Try it
Give the number of lines below that contain "instances", with no other output.

BEGIN Dataset excerpts

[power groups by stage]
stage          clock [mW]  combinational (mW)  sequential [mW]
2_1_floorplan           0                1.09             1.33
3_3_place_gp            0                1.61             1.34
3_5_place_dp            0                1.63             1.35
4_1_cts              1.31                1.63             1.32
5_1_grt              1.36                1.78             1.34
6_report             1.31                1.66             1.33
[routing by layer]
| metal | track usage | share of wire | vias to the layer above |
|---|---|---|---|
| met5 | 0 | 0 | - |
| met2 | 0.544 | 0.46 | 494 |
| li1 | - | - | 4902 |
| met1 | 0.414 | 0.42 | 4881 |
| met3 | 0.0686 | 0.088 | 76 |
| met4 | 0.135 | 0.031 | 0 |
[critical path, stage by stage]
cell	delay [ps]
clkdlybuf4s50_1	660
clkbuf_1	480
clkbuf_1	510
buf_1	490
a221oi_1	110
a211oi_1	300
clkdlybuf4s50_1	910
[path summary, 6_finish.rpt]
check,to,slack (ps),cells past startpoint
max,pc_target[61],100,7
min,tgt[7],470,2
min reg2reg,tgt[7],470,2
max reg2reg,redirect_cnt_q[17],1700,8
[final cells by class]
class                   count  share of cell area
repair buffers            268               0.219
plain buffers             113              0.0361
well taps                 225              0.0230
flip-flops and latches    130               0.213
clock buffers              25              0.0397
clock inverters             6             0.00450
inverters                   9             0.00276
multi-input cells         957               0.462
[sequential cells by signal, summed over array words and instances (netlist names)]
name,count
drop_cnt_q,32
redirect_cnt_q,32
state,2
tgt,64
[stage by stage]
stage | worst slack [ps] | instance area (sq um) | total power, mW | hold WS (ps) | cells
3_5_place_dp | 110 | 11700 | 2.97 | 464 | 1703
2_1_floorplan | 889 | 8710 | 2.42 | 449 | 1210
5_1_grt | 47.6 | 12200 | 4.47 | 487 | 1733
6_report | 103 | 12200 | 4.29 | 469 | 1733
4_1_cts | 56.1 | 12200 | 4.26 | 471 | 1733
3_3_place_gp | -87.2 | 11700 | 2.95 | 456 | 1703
File: config.mk
export PLATFORM = sky130hd
export DESIGN_NAME = mode_controller_flat
export DESIGN_NICKNAME = d
export VERILOG_FILES = /design/src/rtl/mode_controller_if.sv /design/src/rtl/mode_controller.sv /design/src/flat_wrapper.sv
export SDC_FILE = /design/constraint.sdc
export NUM_CORES = 1
export LEC_CHECK = 0
export BUFFER_PORTS_ARGS = -buffer_cell sky130_fd_sc_hd__buf_2
export CAP_MARGIN = 0
export CORE_MARGIN = 1
export CORE_UTILIZATION = 44
export DETAILED_ROUTE_END_ITERATION = 8
export PLACE_DENSITY = 0.79
export SLEW_MARGIN = 10
export SYNTH_ARGS = -nofsm -noshare
export SYNTH_HDL_FRONTEND = slang
export SYNTH_SLANG_ARGS = --single-unit
export TNS_END_PERCENT = 1
File: constraint.sdc
create_clock -name i_clk -period 1.51 [get_ports i_clk]
set_input_delay 0.151 -clock i_clk [delete_from_list [all_inputs] [get_ports i_clk]]
set_output_delay 0.151 -clock i_clk [all_outputs]
set_load 0.1 [all_outputs]
File: src/rtl/mode_controller_if.sv
// Control/status bundle between the front-panel mode controller and its
// sample engine. The controller uses the slave modport; stimulus uses master.
interface mode_controller_if #(
  parameter int NUM_CH = 8,
  parameter int ADDR_W = 23
);
  logic [3:0]        i_btn;
  logic [NUM_CH-1:0] i_sel_src;
  logic [NUM_CH-1:0] i_sel_dst;
  logic [NUM_CH-1:0] i_loop;
  logic [1:0]        i_speed;
  logic              i_op_done;

  logic [1:0]        o_mode;
  logic              o_busy;
  logic              o_start;
  logic              o_stop;
  logic [ADDR_W-1:0] o_src_addr;
  logic [ADDR_W-1:0] o_dst_addr;
  logic              o_dst_en;
  logic [NUM_CH-1:0] o_mix_mask;
  logic [NUM_CH-1:0] o_loop_mask;
  logic [1:0]        o_speed;
  logic              o_err;
  logic              o_timeout;

  modport master (
    output i_btn, i_sel_src, i_sel_dst, i_loop, i_speed, i_op_done,
    input  o_mode, o_busy, o_start, o_stop, o_src_addr, o_dst_addr, o_dst_en,
           o_mix_mask, o_loop_mask, o_speed, o_err, o_timeout
  );

  modport slave (
    input  i_btn, i_sel_src, i_sel_dst, i_loop, i_speed, i_op_done,
    output o_mode, o_busy, o_start, o_stop, o_src_addr, o_dst_addr, o_dst_en,
           o_mix_mask, o_loop_mask, o_speed, o_err, o_timeout
  );
endinterface

File: src/rtl/mode_controller.sv
// Button-driven REC/PLAY/MIX sequencer: IDLE -> ARM -> RUN -> DRAIN -> IDLE.
// Define MODE_CTRL_WDT_EN to enable the DRAIN watchdog (o_timeout).
module mode_controller #(
  parameter int NUM_CH     = 8,
  parameter int CHUNK_LOG2 = 20,
  parameter int ADDR_W     = 23,
  parameter int WDT_CYCLES = 1024
) (
  input logic          i_clk,
  input logic          i_rst_n,
  mode_controller_if.slave bus
);

  typedef enum logic [1:0] {S_IDLE, S_ARM, S_RUN, S_DRAIN} state_t;

  localparam logic [1:0] M_IDLE = 2'd0;
  localparam logic [1:0] M_REC  = 2'd1;
  localparam logic [1:0] M_PLAY = 2'd2;
  localparam logic [1:0] M_MIX  = 2'd3;

  state_t            state_q, state_d;
  logic [3:0]        btn_prev_q, btn_prev_d;
  logic [1:0]        mode_q, mode_d;
  logic              busy_q, busy_d;
  logic              start_q, start_d;
  logic              stop_q, stop_d;
  logic [ADDR_W-1:0] src_addr_q, src_addr_d;
  logic [ADDR_W-1:0] dst_addr_q, dst_addr_d;
  logic              dst_en_q, dst_en_d;
  logic [NUM_CH-1:0] mix_mask_q, mix_mask_d;
  logic [NUM_CH-1:0] loop_mask_q, loop_mask_d;
  logic [1:0]        speed_q, speed_d;
  logic              err_q, err_d;
  logic              timeout_q, timeout_d;

  logic [3:0]        btn_edge;
  logic [1:0]        req_mode;
  logic              sel_ok;
  logic              clear;

`ifdef MODE_CTRL_WDT_EN
  localparam int WDT_W = (WDT_CYCLES > 1) ? $clog2(WDT_CYCLES) : 1;
  localparam logic [WDT_W-1:0] WDT_LAST = WDT_W'(WDT_CYCLES - 1);
  logic [WDT_W-1:0]  wdt_cnt_q, wdt_cnt_d;
`endif

  function automatic logic [ADDR_W-1:0] chunk_addr(input logic [NUM_CH-1:0] oh);
    logic [ADDR_W-1:0] a;
    a = '0;
    for (int i = 0; i < NUM_CH; i++) begin
      if (oh[i]) a = ADDR_W'(i) << CHUNK_LOG2;
    end
    return a;
  endfunction

  // Previous-sample register starts at all-ones so held buttons are not events.
  assign btn_edge = bus.i_btn & ~btn_prev_q;

  always_comb begin
    state_d     = state_q;
    btn_prev_d  = bus.i_btn;
    mode_d      = mode_q;
    start_d     = 1'b0;
    stop_d      = 1'b0;
    src_addr_d  = src_addr_q;
    dst_addr_d  = dst_addr_q;
    dst_en_d    = dst_en_q;
    mix_mask_d  = mix_mask_q;
    loop_mask_d = loop_mask_q;
    speed_d     = speed_q;
    err_d       = 1'b0;
    timeout_d   = 1'b0;
    clear       = 1'b0;
    req_mode    = M_IDLE;
    sel_ok      = 1'b0;
`ifdef MODE_CTRL_WDT_EN
    wdt_cnt_d   = '0;
`endif

    case (state_q)
      S_IDLE: begin
        if (btn_edge[3])      req_mode = M_REC;
        else if (btn_edge[2]) req_mode = M_PLAY;
        else if (btn_edge[1]) req_mode = M_MIX;

        sel_ok = ((req_mode == M_MIX) ? (|bus.i_sel_src) : $onehot(bus.i_sel_src)) &&
                 ((bus.i_sel_dst == '0) || $onehot(bus.i_sel_dst));

        if (req_mode != M_IDLE) begin
          if (sel_ok) begin
            state_d     = S_ARM;
            start_d     = 1'b1;
            mode_d      = req_mode;
            src_addr_d  = (req_mode == M_MIX) ? '0 : chunk_addr(bus.i_sel_src);
            dst_addr_d  = (req_mode == M_REC) ? '0 : chunk_addr(bus.i_sel_dst);
            dst_en_d    = (req_mode != M_REC) && (bus.i_sel_dst != '0);
            speed_d     = (req_mode == M_PLAY) ? bus.i_speed : 2'd0;
            mix_mask_d  = (req_mode == M_MIX) ? bus.i_sel_src : '0;
            loop_mask_d = (req_mode == M_MIX) ? bus.i_loop : '0;
          end else begin
            err_d = 1'b1;
          end
        end
      end
      S_ARM: begin
        if (bus.i_op_done) clear = 1'b1;
        else               state_d = S_RUN;
      end
      S_RUN: begin
        // Completion wins over a coincident STOP: no o_stop pulse then.
        if (bus.i_op_done) begin
          clear = 1'b1;
        end else if (btn_edge[0]) begin
          stop_d  = 1'b1;
          state_d = S_DRAIN;
        end
      end
      S_DRAIN: begin
        if (bus.i_op_done) begin
          clear = 1'b1;
        end else begin
`ifdef MODE_CTRL_WDT_EN
          if (wdt_cnt_q == WDT_LAST) begin
            clear     = 1'b1;
            timeout_d = 1'b1;
          end else begin
            wdt_cnt_d = wdt_cnt_q + 1'b1;
          end
`endif
        end
      end
      default: clear = 1'b1;
    endcase

    if (clear) begin
      state_d     = S_IDLE;
      mode_d      = M_IDLE;
      src_addr_d  = '0;
      dst_addr_d  = '0;
      dst_en_d    = 1'b0;
      mix_mask_d  = '0;
      loop_mask_d = '0;
      speed_d     = 2'd0;
    end

    busy_d = (state_d != S_IDLE);
  end

  always_ff @(posedge i_clk or negedge i_rst_n) begin
    if (!i_rst_n) begin
      state_q     <= S_IDLE;
      btn_prev_q  <= 4'b1111;
      mode_q      <= M_IDLE;
      busy_q      <= 1'b0;
      start_q     <= 1'b0;
      stop_q      <= 1'b0;
      src_addr_q  <= '0;
      dst_addr_q  <= '0;
      dst_en_q    <= 1'b0;
      mix_mask_q  <= '0;
      loop_mask_q <= '0;
      speed_q     <= 2'd0;
      err_q       <= 1'b0;
      timeout_q   <= 1'b0;
`ifdef MODE_CTRL_WDT_EN
      wdt_cnt_q   <= '0;
`endif
    end else begin
      state_q     <= state_d;
      btn_prev_q  <= btn_prev_d;
      mode_q      <= mode_d;
      busy_q      <= busy_d;
      start_q     <= start_d;
      stop_q      <= stop_d;
      src_addr_q  <= src_addr_d;
      dst_addr_q  <= dst_addr_d;
      dst_en_q    <= dst_en_d;
      mix_mask_q  <= mix_mask_d;
      loop_mask_q <= loop_mask_d;
      speed_q     <= speed_d;
      err_q       <= err_d;
      timeout_q   <= timeout_d;
`ifdef MODE_CTRL_WDT_EN
      wdt_cnt_q   <= wdt_cnt_d;
`endif
    end
  end

  assign bus.o_mode      = mode_q;
  assign bus.o_busy      = busy_q;
  assign bus.o_start     = start_q;
  assign bus.o_stop      = stop_q;
  assign bus.o_src_addr  = src_addr_q;
  assign bus.o_dst_addr  = dst_addr_q;
  assign bus.o_dst_en    = dst_en_q;
  assign bus.o_mix_mask  = mix_mask_q;
  assign bus.o_loop_mask = loop_mask_q;
  assign bus.o_speed     = speed_q;
  assign bus.o_err       = err_q;
  assign bus.o_timeout   = timeout_q;

endmodule

File: src/flat_wrapper.sv
// flat-port wrapper written by rule: the top's interface ports become plain ports
module mode_controller_flat 
#(
  parameter int NUM_CH     = 8,
  parameter int CHUNK_LOG2 = 20,
  parameter int ADDR_W     = 23,
  parameter int WDT_CYCLES = 1024
)
  (i_clk, i_rst_n, bus_i_btn, bus_i_sel_src, bus_i_sel_dst, bus_i_loop, bus_i_speed, bus_i_op_done, bus_o_mode, bus_o_busy, bus_o_start, bus_o_stop, bus_o_src_addr, bus_o_dst_addr, bus_o_dst_en, bus_o_mix_mask, bus_o_loop_mask, bus_o_speed, bus_o_err, bus_o_timeout);
  mode_controller_if #(.NUM_CH(NUM_CH), .ADDR_W(ADDR_W)) bus_i ();
  input logic i_clk;
  input logic i_rst_n;
  input wire logic [$bits(bus_i.i_btn)-1:0] bus_i_btn;
  input wire logic [$bits(bus_i.i_sel_src)-1:0] bus_i_sel_src;
  input wire logic [$bits(bus_i.i_sel_dst)-1:0] bus_i_sel_dst;
  input wire logic [$bits(bus_i.i_loop)-1:0] bus_i_loop;
  input wire logic [$bits(bus_i.i_speed)-1:0] bus_i_speed;
  input wire logic [$bits(bus_i.i_op_done)-1:0] bus_i_op_done;
  output wire logic [$bits(bus_i.o_mode)-1:0] bus_o_mode;
  output wire logic [$bits(bus_i.o_busy)-1:0] bus_o_busy;
  output wire logic [$bits(bus_i.o_start)-1:0] bus_o_start;
  output wire logic [$bits(bus_i.o_stop)-1:0] bus_o_stop;
  output wire logic [$bits(bus_i.o_src_addr)-1:0] bus_o_src_addr;
  output wire logic [$bits(bus_i.o_dst_addr)-1:0] bus_o_dst_addr;
  output wire logic [$bits(bus_i.o_dst_en)-1:0] bus_o_dst_en;
  output wire logic [$bits(bus_i.o_mix_mask)-1:0] bus_o_mix_mask;
  output wire logic [$bits(bus_i.o_loop_mask)-1:0] bus_o_loop_mask;
  output wire logic [$bits(bus_i.o_speed)-1:0] bus_o_speed;
  output wire logic [$bits(bus_i.o_err)-1:0] bus_o_err;
  output wire logic [$bits(bus_i.o_timeout)-1:0] bus_o_timeout;
  assign bus_i.i_btn = bus_i_btn;
  assign bus_i.i_sel_src = bus_i_sel_src;
  assign bus_i.i_sel_dst = bus_i_sel_dst;
  assign bus_i.i_loop = bus_i_loop;
  assign bus_i.i_speed = bus_i_speed;
  assign bus_i.i_op_done = bus_i_op_done;
  assign bus_o_mode = bus_i.o_mode;
  assign bus_o_busy = bus_i.o_busy;
  assign bus_o_start = bus_i.o_start;
  assign bus_o_stop = bus_i.o_stop;
  assign bus_o_src_addr = bus_i.o_src_addr;
  assign bus_o_dst_addr = bus_i.o_dst_addr;
  assign bus_o_dst_en = bus_i.o_dst_en;
  assign bus_o_mix_mask = bus_i.o_mix_mask;
  assign bus_o_loop_mask = bus_i.o_loop_mask;
  assign bus_o_speed = bus_i.o_speed;
  assign bus_o_err = bus_i.o_err;
  assign bus_o_timeout = bus_i.o_timeout;
  mode_controller #(.NUM_CH(NUM_CH), .CHUNK_LOG2(CHUNK_LOG2), .ADDR_W(ADDR_W), .WDT_CYCLES(WDT_CYCLES)) u_core (.i_clk(i_clk), .i_rst_n(i_rst_n), .bus(bus_i));
endmodule
==> results of run 1 <==
-- synth_stat cells --
master    number
fa_1           8
a221oi_2       1
nand4_1        2
o21ai_1        1
o31ai_1        2
nor2_1         5
nand2_1       46
buf_6          4
o31ai_2        1
dfstp_2        4
a21oi_1        5
nor3_2         1
o21a_1         1
nor2b_1        5
clkbuf_1       3
inv_2          1
o211ai_1       2
nand4b_4       1
a21o_1         2
inv_1         34
a211o_1        1
dfrtp_1       33
nor4_1         1
nor4b_2        1
ha_1          22
conb_1         1
or3_1          1
buf_4         41
a31o_2         3
nor3_1         1
mux2i_1       26
nand3_1        3
o21ai_0        1
o41a_1         1
nand2b_1       2
-- through the flow --
step	hold slack (ns)	utilization, %	instance area (um^2)	setup TNS, ns	instances
6_report	0.08744	62.72	3517	-48.71	451
5_1_grt	0.07518	62.72	3517	-51.59	451
4_1_cts	0.07612	62.45	3502	-47.53	451
3_5_place_dp	0.2283	56.96	3194	-61.53	436
3_3_place_gp	0.2163	56.96	3194	-59.17	436
2_1_floorplan	-0.1446	-	2825	-51.30	307
-- sequential cells by signal, indices dropped and copies added (netlist names), 2 cells and up --
| register | flops |
|---|---|
| u_core.bus.o_mode | 2 |
| u_core.bus.o_speed | 2 |
| u_core.bus.o_mix_mask | 8 |
| u_core.bus.o_loop_mask | 8 |
| u_core.bus.o_src_addr | 3 |
| u_core.btn_prev_q | 4 |
| u_core.state_q | 2 |
| u_core.bus.o_dst_addr | 3 |
-- per-layer routing --
metal	routed length [um]	GRT usage [%]	up-vias
li1	-	-	992
met1	2386	24.67	1005
met2	2954	32.93	69
met3	251	3.563	11
met4	140	8.727	0
met5	0	0	-
-- critical path, stage by stage --
cell      delay [ns]
buf_6           0.11
ha_4            0.15
fa_1            0.53
inv_1           0.05
fa_1            0.47
inv_1           0.04
ha_2            0.17
fa_1            0.49
nor4b_4         0.28
o31ai_2         0.13
a211o_4         0.41
buf_6           0.14
a221oi_2        0.22
-- area by class of cell --
class / instances / area [um^2] / share of cell area (%)
Multi-Input combinational cell: 187 / 1469 / 41.76
Sequential cell: 37 / 930.9 / 26.47
Timing Repair Buffer: 112 / 795.8 / 22.63
Inverter: 35 / 141.4 / 4.020
Clock buffer: 8 / 90.09 / 2.561
Tap cell: 72 / 90.09 / 2.561
-- what timing repair did --
item,4_1_cts,5_1_grt
pin swaps,13,2
hold buffers,4,0
setup buffers,2,0
endpoints found under the setup margin,31,31
gates resized for setup,34,4
hold endpoints to repair,36,0
gates cloned,1,0
-- report_power, final --
group,switching (W),total (W),internal [W]
registers,0.000128,0.00135,0.00122
logic,0.00266,0.00332,0.000664
clock network,0.000338,0.000710,0.000372
-- path summary, 6_finish.rpt --
path | startpoint | endpoint | slack, ns | depth (start not counted)
min reg2reg | u_core.bus.o_speed[0]$_DFFE_PN0P_ | u_core.bus.o_speed[0]$_DFFE_PN0P_ | 0.53 | 2
min in group asynchronous | i_rst_n | u_core.bus.o_loop_mask[7]$_DFFE_PN0P_ | 0.44 | 3
max in group asynchronous | i_rst_n | u_core.btn_prev_q[2]$_DFF_PN1_ | 0.71 | 3
max reg2reg | u_core.btn_prev_q[2]$_DFF_PN1_ | u_core.bus.o_mode[0]$_DFFE_PN0P_ | -0.17 | 5
max | bus_i_sel_src[1] | u_core.bus.o_mode[0]$_DFFE_PN0P_ | -1.64 | 13
min | bus_i_btn[3] | u_core.btn_prev_q[3]$_DFF_PN1_ | 0.09 | 2
-- logic make-up after synthesis --
logic type	count (synthesis)
fa+ha+maj	30
simple gates	69
mux	26
other cells	1
buf+inv	83
compound gates	21
flops	37
-- cells in the final DEF (no fill, tap or decap), drive strengths merged, types with 4 or more instances in the layout --
master       synthesis  routed
nor2b                5       5
conb                 1      41
inv                 35      35
nand2               46      46
mux2i               26      26
fa                   8       8
ha                  22      22
a21oi                5       5
clkbuf               3       8
nor2                 5       5
buf                 45     108
dlygate4sd3          0       4
dfstp                4       4
dfrtp               33      33
==> results.py, run 1 <==
metrics = {
    "synth": {
        "synthXorXnorAreaFrac_pct": 0,
        "ys_types": 35,
        "ys_ff_latch": 37,
        "synth_area_um2": 2616,
        "synth_top_family_by_area": "buffers and inverters",
        "synth_warnings": 0,
        "yosysTopAreaCell": "dfrtp_1",
        "synth_top_area_share_pct": 31.56,
        "syn_avg_cell_area_um2": 9.799,
        "syn_inst": 267,
        "seq_area_frac_synth_pct": 35.58,
        "synth-simple-area-share_pct": 12.58,
        "synthMuxAreaShare_pct": 9.947,
        "synth-compound-area-share_pct": 6.169,
        "yosys-top-cells-area": "dfrtp_1 32%, buf_4 12%, ha_1 11%",
        "synth_fa_ha_area_share_pct": 16.64,
    },
    "route": {
        "vias": 2077,
        "drt-total-wl_um": 5732,
        "drt-wirelength-per-cell_um": 12.71,
        "drtIter0Drc": 107,
        "first_pass_iters": 4,
        "drtAntennaViolNets": 0,
        "vias_per_cell": 4.605,
        "drc": 0,
    },
    "placement": {
        "gp_congestion": 0.8084,
        "post-dp-hpwl_um": 4473,
        "io_buffers": 63,
        "dp_slack_ns": -2.046,
    },
    "global_routing": {
        "grt_antenna_before_repair": 0,
        "grt_max_degree": 38,
        "grt_pass1_vias": 2058,
        "grt_use_total_pct": 19.66,
        "grt_pass1_wl_um": 9404,
        "grt_overflow_total": 0,
    },
    "min_path": {
        "hp-class": "in -> reg",
    },
    "worst_setup_path": {
        "path_max_fanout": 5,
        "end_kind": "flop",
        "crit_path_start_kind": "input port",
        "worstPathArrival_ns": 3.35,
        "worstSetupPathType": "in -> reg",
        "worstPathRequired_ns": 1.71,
    },
    "power_and_ir_drop": {
        "powerDensity_nw_per_um2": 1530,
        "p_total_w": 0.005381,
        "ir_drop_v": 0.001086,
        "leakagePower_nw": 2.012,
    },
    "clocking": {
        "clk-insertion-delay-late_ns": 0.29,
        "clock_sinks": 37,
        "cts_buffer_depth": 2,
        "htree_levels": 2,
        "clockRootBuffer": "clkbuf_8",
        "cts_made_buffers": 5,
        "clk_pin_slew_ns": 0.07,
        "cts_tree": "done",
    },
    "die": {
        "fp-row-count": 27,
        "pin_count": 105,
        "dieWidth_um": 79.11,
        "initial_core_util_pct": 46.65,
        "die_area_um2": 6258,
        "die-height_um": 79.11,
        "core_um2": 5608,
    },
    "sta": {
        "min_period_over_period_pct": 208.5,
        "skew_ns": 0.007703,
        "final-setup-viol-count": 31,
        "rsz0062_at_grt": "true",
        "final_hold_viol_count": 0,
        "max_freq_mhz": 317.7,
        "fin_crit_ns": 3.148,
        "setup_slack_ns": -1.638,
        "maxSlewViolCount": 0,
    },
    "finish": {
        "area_growth_pct": 34.43,
        "fill_cells": 473,
        "layout-drive-gt1-share_pct": 39.58,
        "nets": 441,
        "n_antenna_cell": 0,
    },
    "status": {
        "violations": "setup timing",
        "status": "complete, but fails checks",
    },
    "job": {
        "cap_violations": 0,
    },
}
(Power assumes the default switching activity.)
==> run 2, diff against run 1 <==
- SETUP_SLACK_MARGIN: unset -> 0.5
- SKIP_CTS_REPAIR_TIMING: unset -> 1
==> run 2 against run 1 <==
Compared with the run above: the run ends with hold timing, setup timing left; wire length increased by 16%; sequential cell count unchanged; register-to-register slack got worse by 0.05 ns; sequential power increased by 10%; setup slack got worse by 0.0025 ns; non-clock buffer count decreased by 3; clock power about the same; fmax about the same; cell count decreased by 0.67%; total power increased by 16%; via count increased by 3.7%; critical path depth unchanged.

END Dataset excerpts

Solution for this exercise
4